Aim of the task:
Report every line in the records below that holds the word "occupied".

------ Source data ------

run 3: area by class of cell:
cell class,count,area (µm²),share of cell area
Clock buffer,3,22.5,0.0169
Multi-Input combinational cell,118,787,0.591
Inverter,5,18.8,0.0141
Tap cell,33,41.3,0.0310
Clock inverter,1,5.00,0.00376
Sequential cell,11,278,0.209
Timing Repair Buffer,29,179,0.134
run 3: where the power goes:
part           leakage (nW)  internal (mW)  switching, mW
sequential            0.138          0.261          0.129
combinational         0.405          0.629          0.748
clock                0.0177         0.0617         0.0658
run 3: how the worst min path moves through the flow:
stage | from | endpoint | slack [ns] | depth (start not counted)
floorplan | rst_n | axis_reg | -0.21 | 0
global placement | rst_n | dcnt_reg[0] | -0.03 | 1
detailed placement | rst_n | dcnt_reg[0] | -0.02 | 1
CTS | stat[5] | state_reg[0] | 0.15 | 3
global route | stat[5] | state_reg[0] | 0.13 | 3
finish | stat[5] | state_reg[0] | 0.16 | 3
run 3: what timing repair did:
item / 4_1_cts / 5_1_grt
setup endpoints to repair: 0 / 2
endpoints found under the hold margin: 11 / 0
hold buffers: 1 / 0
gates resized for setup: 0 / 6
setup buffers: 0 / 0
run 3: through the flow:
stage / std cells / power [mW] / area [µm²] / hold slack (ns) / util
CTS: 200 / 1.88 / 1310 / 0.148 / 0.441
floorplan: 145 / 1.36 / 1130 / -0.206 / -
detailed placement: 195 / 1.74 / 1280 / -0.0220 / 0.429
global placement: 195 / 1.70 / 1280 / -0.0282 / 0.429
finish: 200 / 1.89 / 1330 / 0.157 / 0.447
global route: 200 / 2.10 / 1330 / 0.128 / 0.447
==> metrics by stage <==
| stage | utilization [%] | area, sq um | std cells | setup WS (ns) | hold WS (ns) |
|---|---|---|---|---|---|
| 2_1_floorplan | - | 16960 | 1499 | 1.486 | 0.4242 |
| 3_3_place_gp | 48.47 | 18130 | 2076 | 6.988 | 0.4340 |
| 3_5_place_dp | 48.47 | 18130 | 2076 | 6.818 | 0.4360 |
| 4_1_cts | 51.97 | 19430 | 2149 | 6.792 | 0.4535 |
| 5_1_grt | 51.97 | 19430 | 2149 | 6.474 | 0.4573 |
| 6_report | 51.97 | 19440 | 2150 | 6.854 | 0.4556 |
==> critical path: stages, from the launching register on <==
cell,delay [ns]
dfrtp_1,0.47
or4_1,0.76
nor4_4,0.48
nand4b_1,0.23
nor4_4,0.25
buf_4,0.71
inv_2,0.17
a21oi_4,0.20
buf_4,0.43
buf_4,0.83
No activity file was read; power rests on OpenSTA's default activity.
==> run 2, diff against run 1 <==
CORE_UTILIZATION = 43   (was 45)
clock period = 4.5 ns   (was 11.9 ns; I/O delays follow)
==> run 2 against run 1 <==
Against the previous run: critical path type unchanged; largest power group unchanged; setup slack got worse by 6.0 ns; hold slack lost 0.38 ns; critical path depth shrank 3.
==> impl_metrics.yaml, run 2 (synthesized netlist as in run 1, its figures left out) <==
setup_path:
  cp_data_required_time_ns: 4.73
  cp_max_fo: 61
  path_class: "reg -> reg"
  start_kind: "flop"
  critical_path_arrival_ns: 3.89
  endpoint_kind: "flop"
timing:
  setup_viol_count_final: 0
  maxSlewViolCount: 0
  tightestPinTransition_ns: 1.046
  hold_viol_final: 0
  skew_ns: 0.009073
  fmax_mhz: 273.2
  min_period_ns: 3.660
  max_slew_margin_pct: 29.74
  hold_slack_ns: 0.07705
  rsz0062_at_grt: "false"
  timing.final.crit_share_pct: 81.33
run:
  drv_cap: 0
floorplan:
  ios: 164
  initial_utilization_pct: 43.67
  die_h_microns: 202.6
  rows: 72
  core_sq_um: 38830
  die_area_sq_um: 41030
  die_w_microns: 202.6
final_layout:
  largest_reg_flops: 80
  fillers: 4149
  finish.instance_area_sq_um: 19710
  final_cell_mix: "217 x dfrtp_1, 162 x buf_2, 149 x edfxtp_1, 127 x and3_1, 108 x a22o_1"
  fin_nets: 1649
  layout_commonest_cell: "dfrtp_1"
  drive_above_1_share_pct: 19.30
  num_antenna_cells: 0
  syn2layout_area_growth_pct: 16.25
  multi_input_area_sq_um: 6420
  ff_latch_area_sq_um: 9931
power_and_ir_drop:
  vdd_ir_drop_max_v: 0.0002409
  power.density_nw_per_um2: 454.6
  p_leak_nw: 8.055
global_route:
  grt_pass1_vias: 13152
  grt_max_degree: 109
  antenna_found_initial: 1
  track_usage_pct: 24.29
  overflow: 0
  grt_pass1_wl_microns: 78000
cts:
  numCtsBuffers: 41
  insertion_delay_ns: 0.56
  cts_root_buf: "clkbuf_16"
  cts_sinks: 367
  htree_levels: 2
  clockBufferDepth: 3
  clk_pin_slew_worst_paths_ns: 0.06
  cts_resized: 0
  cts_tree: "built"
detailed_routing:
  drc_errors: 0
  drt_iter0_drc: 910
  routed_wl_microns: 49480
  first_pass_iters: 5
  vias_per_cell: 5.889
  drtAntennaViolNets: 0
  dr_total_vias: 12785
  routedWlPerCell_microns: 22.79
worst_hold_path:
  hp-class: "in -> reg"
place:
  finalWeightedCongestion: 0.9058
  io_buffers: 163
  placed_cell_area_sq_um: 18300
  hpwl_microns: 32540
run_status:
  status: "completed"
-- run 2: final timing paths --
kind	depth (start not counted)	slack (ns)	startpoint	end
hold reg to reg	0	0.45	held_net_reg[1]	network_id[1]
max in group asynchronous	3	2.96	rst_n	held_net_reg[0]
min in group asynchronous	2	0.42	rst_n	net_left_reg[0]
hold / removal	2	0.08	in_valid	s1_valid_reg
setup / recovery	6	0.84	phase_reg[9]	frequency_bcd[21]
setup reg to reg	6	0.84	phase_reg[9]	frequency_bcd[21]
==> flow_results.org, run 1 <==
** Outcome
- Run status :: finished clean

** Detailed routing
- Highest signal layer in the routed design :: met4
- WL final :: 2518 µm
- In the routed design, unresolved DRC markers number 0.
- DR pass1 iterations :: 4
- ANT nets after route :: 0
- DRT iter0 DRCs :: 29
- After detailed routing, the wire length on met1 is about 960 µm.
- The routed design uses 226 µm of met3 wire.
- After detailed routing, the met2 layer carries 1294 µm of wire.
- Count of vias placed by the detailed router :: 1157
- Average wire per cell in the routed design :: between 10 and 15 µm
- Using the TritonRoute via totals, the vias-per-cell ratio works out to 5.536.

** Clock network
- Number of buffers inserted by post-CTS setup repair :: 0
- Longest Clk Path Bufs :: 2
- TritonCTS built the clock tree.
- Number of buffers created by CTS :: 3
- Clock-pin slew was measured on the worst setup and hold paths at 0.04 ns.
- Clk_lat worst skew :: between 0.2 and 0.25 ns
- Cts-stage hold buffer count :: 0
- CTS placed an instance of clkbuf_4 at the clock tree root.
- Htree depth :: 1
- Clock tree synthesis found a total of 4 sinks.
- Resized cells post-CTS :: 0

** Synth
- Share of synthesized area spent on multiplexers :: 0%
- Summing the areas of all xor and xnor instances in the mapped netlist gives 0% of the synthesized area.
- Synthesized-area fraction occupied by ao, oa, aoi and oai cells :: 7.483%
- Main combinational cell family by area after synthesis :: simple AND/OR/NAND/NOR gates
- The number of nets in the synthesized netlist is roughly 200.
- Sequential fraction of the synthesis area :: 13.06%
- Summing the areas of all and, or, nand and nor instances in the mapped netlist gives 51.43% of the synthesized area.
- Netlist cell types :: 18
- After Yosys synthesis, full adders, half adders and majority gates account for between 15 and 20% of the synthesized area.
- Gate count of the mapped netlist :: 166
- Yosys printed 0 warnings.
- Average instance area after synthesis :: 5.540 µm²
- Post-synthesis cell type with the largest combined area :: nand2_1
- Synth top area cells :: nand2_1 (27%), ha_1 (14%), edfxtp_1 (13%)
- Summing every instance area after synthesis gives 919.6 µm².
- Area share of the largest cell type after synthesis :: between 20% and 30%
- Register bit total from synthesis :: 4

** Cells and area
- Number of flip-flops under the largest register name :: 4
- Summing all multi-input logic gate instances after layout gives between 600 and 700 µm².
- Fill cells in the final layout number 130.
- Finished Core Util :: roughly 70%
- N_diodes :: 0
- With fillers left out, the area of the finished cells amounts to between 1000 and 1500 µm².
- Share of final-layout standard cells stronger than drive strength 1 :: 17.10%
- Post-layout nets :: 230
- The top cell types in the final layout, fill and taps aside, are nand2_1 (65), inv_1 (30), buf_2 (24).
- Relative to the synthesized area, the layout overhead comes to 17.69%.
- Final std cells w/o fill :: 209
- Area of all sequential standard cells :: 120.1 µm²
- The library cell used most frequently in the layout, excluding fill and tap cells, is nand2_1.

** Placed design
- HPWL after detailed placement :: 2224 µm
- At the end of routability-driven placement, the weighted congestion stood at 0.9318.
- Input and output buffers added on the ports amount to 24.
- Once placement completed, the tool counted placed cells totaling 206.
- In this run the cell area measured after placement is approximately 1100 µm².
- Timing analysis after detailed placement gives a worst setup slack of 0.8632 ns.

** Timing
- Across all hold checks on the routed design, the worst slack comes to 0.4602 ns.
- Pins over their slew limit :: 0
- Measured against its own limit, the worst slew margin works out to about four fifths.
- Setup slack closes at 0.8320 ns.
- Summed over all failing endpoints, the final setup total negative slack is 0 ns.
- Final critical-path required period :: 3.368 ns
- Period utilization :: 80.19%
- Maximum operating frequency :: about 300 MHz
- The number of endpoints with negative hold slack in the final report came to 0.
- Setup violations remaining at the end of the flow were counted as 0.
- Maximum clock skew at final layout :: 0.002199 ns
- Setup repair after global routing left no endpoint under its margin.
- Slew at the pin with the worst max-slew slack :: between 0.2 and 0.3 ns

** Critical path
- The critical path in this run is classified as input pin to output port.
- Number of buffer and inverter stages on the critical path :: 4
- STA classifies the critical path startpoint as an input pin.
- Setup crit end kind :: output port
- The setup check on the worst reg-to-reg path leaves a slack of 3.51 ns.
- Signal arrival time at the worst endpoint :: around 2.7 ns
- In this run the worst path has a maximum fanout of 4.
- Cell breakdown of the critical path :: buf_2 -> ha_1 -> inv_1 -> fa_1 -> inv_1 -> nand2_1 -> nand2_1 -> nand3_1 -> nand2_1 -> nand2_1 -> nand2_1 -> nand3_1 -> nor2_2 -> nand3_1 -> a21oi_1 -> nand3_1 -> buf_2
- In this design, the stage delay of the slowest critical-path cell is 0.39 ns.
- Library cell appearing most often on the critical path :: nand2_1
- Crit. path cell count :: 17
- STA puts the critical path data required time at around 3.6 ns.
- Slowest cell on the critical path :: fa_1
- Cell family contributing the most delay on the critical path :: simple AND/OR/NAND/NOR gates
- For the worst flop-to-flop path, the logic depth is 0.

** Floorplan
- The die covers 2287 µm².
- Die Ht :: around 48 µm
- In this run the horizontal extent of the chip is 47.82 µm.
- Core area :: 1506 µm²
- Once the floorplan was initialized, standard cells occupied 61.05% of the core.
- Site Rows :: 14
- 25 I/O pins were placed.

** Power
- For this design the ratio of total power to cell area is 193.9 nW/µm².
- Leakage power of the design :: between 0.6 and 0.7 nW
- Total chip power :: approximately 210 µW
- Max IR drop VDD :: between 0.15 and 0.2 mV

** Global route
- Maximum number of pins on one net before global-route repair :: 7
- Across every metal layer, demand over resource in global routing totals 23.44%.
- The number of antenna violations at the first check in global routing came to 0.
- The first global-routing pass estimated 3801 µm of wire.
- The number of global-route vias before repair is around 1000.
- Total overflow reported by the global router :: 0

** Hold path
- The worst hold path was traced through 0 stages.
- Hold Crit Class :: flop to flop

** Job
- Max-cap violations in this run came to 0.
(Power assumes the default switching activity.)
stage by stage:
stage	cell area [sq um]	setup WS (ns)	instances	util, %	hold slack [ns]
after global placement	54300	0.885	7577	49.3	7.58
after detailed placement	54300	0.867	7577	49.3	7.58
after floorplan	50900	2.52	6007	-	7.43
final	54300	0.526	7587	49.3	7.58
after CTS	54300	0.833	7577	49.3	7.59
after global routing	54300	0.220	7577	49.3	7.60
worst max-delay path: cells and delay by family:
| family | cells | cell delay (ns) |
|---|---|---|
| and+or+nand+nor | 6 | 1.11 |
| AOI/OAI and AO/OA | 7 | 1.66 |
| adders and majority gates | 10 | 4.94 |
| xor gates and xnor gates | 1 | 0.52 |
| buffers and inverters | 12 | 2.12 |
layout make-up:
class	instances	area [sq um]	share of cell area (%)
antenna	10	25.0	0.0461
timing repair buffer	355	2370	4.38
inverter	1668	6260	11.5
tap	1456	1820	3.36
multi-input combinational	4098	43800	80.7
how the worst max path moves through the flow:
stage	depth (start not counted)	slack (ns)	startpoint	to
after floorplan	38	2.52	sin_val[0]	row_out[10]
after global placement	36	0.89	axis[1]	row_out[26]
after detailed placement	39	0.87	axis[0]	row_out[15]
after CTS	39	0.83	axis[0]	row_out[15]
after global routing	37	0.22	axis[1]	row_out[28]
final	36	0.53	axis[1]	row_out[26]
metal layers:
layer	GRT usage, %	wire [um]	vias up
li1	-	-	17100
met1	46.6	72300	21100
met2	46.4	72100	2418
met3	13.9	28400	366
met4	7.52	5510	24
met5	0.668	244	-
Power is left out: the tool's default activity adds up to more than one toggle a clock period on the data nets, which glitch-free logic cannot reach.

------

Task output:
- Synthesized-area fraction occupied by ao, oa, aoi and oai cells :: 7.483%
- Once the floorplan was initialized, standard cells occupied 61.05% of the core.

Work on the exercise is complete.